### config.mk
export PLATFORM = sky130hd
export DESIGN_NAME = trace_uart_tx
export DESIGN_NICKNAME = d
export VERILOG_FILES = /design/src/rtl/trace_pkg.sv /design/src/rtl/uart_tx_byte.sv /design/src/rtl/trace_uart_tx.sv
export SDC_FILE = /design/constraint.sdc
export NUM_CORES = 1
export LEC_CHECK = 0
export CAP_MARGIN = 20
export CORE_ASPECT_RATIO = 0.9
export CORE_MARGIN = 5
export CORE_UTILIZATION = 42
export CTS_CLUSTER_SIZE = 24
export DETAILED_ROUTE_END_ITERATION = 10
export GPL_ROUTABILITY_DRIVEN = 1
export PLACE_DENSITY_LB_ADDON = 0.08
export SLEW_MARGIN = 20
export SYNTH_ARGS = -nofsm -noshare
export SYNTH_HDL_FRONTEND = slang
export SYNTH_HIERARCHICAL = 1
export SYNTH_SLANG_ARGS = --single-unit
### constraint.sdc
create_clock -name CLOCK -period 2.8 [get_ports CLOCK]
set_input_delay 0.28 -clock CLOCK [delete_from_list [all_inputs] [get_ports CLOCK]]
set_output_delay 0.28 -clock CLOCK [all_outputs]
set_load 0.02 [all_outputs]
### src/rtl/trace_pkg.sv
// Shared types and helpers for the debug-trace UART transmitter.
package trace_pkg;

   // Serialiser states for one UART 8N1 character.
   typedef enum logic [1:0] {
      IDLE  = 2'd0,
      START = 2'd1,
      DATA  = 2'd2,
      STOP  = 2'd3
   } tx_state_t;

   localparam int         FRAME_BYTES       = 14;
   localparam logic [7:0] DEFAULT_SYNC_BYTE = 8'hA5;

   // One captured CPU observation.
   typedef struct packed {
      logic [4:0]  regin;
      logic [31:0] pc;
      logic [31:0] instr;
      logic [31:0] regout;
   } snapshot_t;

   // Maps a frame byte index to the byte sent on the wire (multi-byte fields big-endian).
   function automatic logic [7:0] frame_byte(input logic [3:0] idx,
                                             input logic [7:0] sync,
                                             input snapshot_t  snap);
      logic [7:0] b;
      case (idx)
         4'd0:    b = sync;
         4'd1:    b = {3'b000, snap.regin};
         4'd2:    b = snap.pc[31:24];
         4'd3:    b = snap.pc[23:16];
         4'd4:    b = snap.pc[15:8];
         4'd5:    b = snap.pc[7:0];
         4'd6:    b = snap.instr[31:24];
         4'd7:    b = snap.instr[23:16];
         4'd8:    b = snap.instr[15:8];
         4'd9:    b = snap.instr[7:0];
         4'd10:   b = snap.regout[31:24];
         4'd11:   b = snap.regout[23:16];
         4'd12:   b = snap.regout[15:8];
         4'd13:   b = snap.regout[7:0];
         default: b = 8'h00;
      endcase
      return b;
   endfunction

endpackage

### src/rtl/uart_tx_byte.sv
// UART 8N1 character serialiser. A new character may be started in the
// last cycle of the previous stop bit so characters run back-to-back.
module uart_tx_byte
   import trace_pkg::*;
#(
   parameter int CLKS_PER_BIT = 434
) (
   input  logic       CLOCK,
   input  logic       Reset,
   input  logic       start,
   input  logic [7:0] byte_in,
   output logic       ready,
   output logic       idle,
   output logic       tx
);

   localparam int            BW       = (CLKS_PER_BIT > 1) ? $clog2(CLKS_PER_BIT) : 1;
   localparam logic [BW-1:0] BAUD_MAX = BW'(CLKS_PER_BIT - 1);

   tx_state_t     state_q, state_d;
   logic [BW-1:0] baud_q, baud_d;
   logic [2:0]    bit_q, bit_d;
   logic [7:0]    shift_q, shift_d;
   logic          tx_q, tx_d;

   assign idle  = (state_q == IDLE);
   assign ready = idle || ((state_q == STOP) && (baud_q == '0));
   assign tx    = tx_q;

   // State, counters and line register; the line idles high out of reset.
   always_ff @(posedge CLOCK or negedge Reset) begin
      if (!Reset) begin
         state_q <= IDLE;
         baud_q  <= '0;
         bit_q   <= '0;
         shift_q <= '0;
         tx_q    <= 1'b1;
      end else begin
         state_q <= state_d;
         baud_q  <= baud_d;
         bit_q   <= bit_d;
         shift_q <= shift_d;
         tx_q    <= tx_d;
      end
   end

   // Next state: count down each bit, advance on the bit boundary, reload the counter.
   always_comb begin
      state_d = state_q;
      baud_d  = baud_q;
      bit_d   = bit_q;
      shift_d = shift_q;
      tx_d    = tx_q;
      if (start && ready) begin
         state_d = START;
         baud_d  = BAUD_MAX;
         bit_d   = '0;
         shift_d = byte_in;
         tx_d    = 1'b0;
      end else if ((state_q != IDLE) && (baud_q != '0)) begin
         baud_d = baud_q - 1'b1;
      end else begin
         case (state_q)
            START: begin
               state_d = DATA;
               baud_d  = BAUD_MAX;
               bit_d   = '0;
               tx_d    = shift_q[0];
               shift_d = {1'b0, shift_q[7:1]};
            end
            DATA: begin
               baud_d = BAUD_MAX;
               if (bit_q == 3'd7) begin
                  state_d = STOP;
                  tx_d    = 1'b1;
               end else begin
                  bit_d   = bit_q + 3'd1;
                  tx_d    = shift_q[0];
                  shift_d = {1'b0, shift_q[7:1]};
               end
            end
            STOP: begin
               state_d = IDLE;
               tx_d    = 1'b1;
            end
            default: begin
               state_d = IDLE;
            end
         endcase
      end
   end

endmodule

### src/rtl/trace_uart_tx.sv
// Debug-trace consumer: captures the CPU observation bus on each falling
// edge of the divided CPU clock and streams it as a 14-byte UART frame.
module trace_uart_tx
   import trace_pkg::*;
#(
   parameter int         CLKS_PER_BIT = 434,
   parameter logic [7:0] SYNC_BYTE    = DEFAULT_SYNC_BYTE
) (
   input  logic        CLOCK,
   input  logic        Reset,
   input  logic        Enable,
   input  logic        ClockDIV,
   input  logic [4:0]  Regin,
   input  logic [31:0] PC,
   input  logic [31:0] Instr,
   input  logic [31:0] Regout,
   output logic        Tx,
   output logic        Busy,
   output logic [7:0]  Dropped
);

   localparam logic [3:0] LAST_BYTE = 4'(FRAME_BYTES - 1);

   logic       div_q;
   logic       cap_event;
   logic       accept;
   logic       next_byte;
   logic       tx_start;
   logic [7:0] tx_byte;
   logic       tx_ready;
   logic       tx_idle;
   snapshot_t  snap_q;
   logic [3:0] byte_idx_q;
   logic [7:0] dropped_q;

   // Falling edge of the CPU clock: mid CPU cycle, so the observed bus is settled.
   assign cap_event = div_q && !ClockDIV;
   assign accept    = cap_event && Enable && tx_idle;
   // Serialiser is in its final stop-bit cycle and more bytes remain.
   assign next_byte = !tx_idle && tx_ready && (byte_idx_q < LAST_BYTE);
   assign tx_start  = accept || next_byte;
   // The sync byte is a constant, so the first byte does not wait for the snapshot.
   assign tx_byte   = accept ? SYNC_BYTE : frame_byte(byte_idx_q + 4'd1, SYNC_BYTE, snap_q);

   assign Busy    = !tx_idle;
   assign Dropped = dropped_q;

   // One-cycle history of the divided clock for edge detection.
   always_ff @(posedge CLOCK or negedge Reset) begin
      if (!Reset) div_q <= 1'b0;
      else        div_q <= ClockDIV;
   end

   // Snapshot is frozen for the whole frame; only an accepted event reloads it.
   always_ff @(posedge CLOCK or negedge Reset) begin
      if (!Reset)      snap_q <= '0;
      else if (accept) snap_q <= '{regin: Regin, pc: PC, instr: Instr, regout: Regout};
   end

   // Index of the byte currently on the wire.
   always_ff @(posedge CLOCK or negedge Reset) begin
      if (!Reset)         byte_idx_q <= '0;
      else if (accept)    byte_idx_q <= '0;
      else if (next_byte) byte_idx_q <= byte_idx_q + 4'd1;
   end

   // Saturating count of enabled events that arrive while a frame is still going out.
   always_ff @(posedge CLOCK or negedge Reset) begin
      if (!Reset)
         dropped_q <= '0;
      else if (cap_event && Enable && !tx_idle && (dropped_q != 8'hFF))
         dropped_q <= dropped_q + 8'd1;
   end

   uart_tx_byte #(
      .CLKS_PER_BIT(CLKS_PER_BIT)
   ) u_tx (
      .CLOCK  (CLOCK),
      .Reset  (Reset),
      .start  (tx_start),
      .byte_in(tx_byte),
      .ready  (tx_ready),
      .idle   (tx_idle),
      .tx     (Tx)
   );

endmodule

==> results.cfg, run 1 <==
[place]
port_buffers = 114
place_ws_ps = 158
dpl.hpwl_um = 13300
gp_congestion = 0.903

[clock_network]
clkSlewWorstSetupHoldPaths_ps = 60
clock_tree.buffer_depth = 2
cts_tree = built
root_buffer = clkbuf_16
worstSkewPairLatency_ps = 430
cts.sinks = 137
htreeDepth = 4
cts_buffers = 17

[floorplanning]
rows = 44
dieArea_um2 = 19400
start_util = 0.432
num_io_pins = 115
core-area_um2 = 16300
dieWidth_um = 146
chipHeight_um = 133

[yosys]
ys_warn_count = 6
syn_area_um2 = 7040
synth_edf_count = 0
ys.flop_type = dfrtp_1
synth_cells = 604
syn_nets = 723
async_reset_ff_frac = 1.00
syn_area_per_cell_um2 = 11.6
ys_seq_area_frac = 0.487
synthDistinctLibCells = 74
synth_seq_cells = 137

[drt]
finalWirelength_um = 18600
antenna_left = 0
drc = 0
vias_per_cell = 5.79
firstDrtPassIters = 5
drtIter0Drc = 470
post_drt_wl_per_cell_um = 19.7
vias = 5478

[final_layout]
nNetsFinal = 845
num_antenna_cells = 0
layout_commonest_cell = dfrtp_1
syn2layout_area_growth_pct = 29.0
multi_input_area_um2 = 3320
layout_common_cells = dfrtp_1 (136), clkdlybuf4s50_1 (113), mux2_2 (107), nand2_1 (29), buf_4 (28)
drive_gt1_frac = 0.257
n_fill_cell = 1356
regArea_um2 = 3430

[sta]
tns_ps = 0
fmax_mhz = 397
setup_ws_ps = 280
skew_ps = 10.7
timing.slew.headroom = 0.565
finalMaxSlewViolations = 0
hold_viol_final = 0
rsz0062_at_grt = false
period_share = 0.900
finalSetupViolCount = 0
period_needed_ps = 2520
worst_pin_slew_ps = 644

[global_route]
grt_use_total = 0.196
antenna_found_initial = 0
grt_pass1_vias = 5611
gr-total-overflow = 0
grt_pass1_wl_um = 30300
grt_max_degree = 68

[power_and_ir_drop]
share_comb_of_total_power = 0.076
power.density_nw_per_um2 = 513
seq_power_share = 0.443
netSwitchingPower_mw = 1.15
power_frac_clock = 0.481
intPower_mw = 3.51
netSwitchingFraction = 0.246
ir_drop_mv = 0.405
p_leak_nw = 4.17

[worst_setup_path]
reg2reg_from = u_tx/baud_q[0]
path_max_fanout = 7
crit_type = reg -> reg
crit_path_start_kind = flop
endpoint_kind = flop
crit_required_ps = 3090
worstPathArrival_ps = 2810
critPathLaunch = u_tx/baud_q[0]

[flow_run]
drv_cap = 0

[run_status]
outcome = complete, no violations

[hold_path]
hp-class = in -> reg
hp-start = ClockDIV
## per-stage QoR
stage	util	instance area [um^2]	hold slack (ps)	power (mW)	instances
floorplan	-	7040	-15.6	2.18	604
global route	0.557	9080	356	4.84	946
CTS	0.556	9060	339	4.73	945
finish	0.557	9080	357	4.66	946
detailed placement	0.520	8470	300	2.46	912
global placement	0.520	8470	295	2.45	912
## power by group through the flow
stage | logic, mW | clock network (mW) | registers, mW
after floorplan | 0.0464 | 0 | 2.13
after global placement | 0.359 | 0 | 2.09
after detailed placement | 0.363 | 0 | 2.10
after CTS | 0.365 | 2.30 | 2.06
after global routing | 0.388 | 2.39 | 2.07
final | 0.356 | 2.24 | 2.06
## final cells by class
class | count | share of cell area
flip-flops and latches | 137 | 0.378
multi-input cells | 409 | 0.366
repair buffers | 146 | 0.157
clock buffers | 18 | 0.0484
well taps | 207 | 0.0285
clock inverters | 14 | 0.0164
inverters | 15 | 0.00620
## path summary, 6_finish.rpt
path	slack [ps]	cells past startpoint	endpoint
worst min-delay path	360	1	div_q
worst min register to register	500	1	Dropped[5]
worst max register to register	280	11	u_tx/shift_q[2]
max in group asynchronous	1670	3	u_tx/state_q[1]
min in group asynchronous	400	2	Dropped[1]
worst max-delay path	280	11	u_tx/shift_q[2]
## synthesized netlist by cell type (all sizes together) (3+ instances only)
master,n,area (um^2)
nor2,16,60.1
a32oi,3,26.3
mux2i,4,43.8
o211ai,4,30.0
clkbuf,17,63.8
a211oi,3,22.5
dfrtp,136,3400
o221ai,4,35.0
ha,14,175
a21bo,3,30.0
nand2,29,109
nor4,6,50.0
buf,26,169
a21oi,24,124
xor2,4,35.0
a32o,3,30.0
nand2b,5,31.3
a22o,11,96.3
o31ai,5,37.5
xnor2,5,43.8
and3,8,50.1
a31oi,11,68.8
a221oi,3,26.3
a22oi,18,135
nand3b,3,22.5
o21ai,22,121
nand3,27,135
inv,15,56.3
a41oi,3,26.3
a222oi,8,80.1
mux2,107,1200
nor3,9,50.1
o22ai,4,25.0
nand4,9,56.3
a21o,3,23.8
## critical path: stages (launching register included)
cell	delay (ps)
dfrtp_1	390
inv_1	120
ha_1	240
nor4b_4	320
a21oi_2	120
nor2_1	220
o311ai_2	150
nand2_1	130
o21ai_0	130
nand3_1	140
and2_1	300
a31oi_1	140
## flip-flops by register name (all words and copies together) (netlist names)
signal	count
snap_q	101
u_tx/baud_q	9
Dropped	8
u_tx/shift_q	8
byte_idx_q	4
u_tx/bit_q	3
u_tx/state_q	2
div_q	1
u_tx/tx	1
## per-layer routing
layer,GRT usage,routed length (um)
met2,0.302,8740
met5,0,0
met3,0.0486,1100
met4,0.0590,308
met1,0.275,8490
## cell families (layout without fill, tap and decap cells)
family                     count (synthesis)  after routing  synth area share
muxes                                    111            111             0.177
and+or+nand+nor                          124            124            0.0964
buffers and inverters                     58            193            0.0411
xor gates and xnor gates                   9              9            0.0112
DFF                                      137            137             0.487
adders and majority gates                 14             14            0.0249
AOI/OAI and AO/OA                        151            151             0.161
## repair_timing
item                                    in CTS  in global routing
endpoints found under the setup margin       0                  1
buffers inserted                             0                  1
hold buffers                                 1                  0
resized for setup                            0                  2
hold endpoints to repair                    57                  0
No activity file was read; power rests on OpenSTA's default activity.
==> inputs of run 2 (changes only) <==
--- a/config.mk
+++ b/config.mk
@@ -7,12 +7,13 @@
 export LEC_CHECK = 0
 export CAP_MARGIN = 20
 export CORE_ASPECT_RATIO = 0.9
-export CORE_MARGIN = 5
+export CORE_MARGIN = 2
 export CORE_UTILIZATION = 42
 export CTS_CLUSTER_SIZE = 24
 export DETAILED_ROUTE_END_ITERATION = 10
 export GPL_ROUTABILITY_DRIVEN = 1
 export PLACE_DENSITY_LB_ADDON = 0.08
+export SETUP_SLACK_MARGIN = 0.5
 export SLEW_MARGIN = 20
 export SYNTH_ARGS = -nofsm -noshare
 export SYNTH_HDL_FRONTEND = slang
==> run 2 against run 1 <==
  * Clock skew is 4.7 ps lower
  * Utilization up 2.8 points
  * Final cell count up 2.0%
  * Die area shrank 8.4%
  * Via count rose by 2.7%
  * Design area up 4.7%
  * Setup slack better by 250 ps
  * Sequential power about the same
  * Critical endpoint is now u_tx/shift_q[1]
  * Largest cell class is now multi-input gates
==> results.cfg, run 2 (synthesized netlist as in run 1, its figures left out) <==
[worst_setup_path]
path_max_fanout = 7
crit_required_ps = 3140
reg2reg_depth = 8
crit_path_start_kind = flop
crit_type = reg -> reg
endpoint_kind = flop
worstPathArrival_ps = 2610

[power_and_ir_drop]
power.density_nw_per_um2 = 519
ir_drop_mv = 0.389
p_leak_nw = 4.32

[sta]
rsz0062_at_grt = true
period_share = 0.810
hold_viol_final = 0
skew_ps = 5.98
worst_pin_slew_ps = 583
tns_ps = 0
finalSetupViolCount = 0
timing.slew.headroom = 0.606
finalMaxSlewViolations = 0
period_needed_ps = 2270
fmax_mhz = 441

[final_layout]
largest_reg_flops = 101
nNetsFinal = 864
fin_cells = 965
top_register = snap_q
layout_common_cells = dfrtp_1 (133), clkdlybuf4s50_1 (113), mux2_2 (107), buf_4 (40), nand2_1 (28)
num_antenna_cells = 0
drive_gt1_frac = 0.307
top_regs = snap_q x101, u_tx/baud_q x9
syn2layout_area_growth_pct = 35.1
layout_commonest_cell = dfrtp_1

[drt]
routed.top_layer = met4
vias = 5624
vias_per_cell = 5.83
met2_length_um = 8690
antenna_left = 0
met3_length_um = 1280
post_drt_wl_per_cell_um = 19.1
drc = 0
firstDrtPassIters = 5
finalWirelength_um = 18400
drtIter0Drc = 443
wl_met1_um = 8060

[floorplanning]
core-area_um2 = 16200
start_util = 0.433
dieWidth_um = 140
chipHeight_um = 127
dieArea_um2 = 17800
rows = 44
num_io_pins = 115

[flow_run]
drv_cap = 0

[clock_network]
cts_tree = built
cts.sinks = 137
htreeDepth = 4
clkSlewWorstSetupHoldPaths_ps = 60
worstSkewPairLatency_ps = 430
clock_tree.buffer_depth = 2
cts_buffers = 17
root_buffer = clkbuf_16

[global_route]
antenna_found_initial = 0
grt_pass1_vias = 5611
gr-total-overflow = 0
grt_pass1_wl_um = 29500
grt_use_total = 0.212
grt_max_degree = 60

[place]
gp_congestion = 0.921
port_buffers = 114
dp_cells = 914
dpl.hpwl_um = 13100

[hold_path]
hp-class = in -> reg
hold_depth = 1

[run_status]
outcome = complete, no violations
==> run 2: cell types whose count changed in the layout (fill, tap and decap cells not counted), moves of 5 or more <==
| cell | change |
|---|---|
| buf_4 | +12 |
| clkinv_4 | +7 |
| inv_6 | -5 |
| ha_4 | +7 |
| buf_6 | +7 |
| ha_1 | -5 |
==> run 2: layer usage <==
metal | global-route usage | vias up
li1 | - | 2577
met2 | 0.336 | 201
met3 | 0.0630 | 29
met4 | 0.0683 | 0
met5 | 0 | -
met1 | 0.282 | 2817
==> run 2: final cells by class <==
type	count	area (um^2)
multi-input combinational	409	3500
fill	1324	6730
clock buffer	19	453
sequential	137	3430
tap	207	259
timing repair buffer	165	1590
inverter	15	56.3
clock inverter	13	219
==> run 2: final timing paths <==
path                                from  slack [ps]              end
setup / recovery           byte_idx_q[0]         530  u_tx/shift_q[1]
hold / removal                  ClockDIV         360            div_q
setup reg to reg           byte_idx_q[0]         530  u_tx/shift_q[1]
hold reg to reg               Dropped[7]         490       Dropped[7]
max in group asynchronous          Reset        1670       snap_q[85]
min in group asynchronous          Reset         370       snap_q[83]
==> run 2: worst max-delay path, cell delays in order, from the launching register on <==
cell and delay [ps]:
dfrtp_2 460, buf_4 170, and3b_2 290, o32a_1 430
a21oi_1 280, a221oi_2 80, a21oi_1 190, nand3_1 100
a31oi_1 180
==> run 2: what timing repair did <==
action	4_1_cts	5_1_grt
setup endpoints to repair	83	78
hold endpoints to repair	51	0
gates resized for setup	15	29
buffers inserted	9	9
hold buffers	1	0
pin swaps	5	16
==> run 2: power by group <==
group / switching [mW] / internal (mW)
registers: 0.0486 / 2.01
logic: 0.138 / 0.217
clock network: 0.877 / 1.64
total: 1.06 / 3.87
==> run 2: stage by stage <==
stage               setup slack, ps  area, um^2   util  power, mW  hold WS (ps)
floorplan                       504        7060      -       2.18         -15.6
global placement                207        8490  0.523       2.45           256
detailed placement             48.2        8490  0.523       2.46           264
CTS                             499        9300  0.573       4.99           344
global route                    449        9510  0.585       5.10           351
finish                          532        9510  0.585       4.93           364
-=-=-=-=-
[TASK DESCRIPTION]
Above are the entries. Output exactly the lines beginning with the line that has "for edge detection." and ending with the line that has "dropped_q <= '0;".

[RESPONSE BELOW]
   // One-cycle history of the divided clock for edge detection.
   always_ff @(posedge CLOCK or negedge Reset) begin
      if (!Reset) div_q <= 1'b0;
      else        div_q <= ClockDIV;
   end

   // Snapshot is frozen for the whole frame; only an accepted event reloads it.
   always_ff @(posedge CLOCK or negedge Reset) begin
      if (!Reset)      snap_q <= '0;
      else if (accept) snap_q <= '{regin: Regin, pc: PC, instr: Instr, regout: Regout};
   end

   // Index of the byte currently on the wire.
   always_ff @(posedge CLOCK or negedge Reset) begin
      if (!Reset)         byte_idx_q <= '0;
      else if (accept)    byte_idx_q <= '0;
      else if (next_byte) byte_idx_q <= byte_idx_q + 4'd1;
   end

   // Saturating count of enabled events that arrive while a frame is still going out.
   always_ff @(posedge CLOCK or negedge Reset) begin
      if (!Reset)
         dropped_q <= '0;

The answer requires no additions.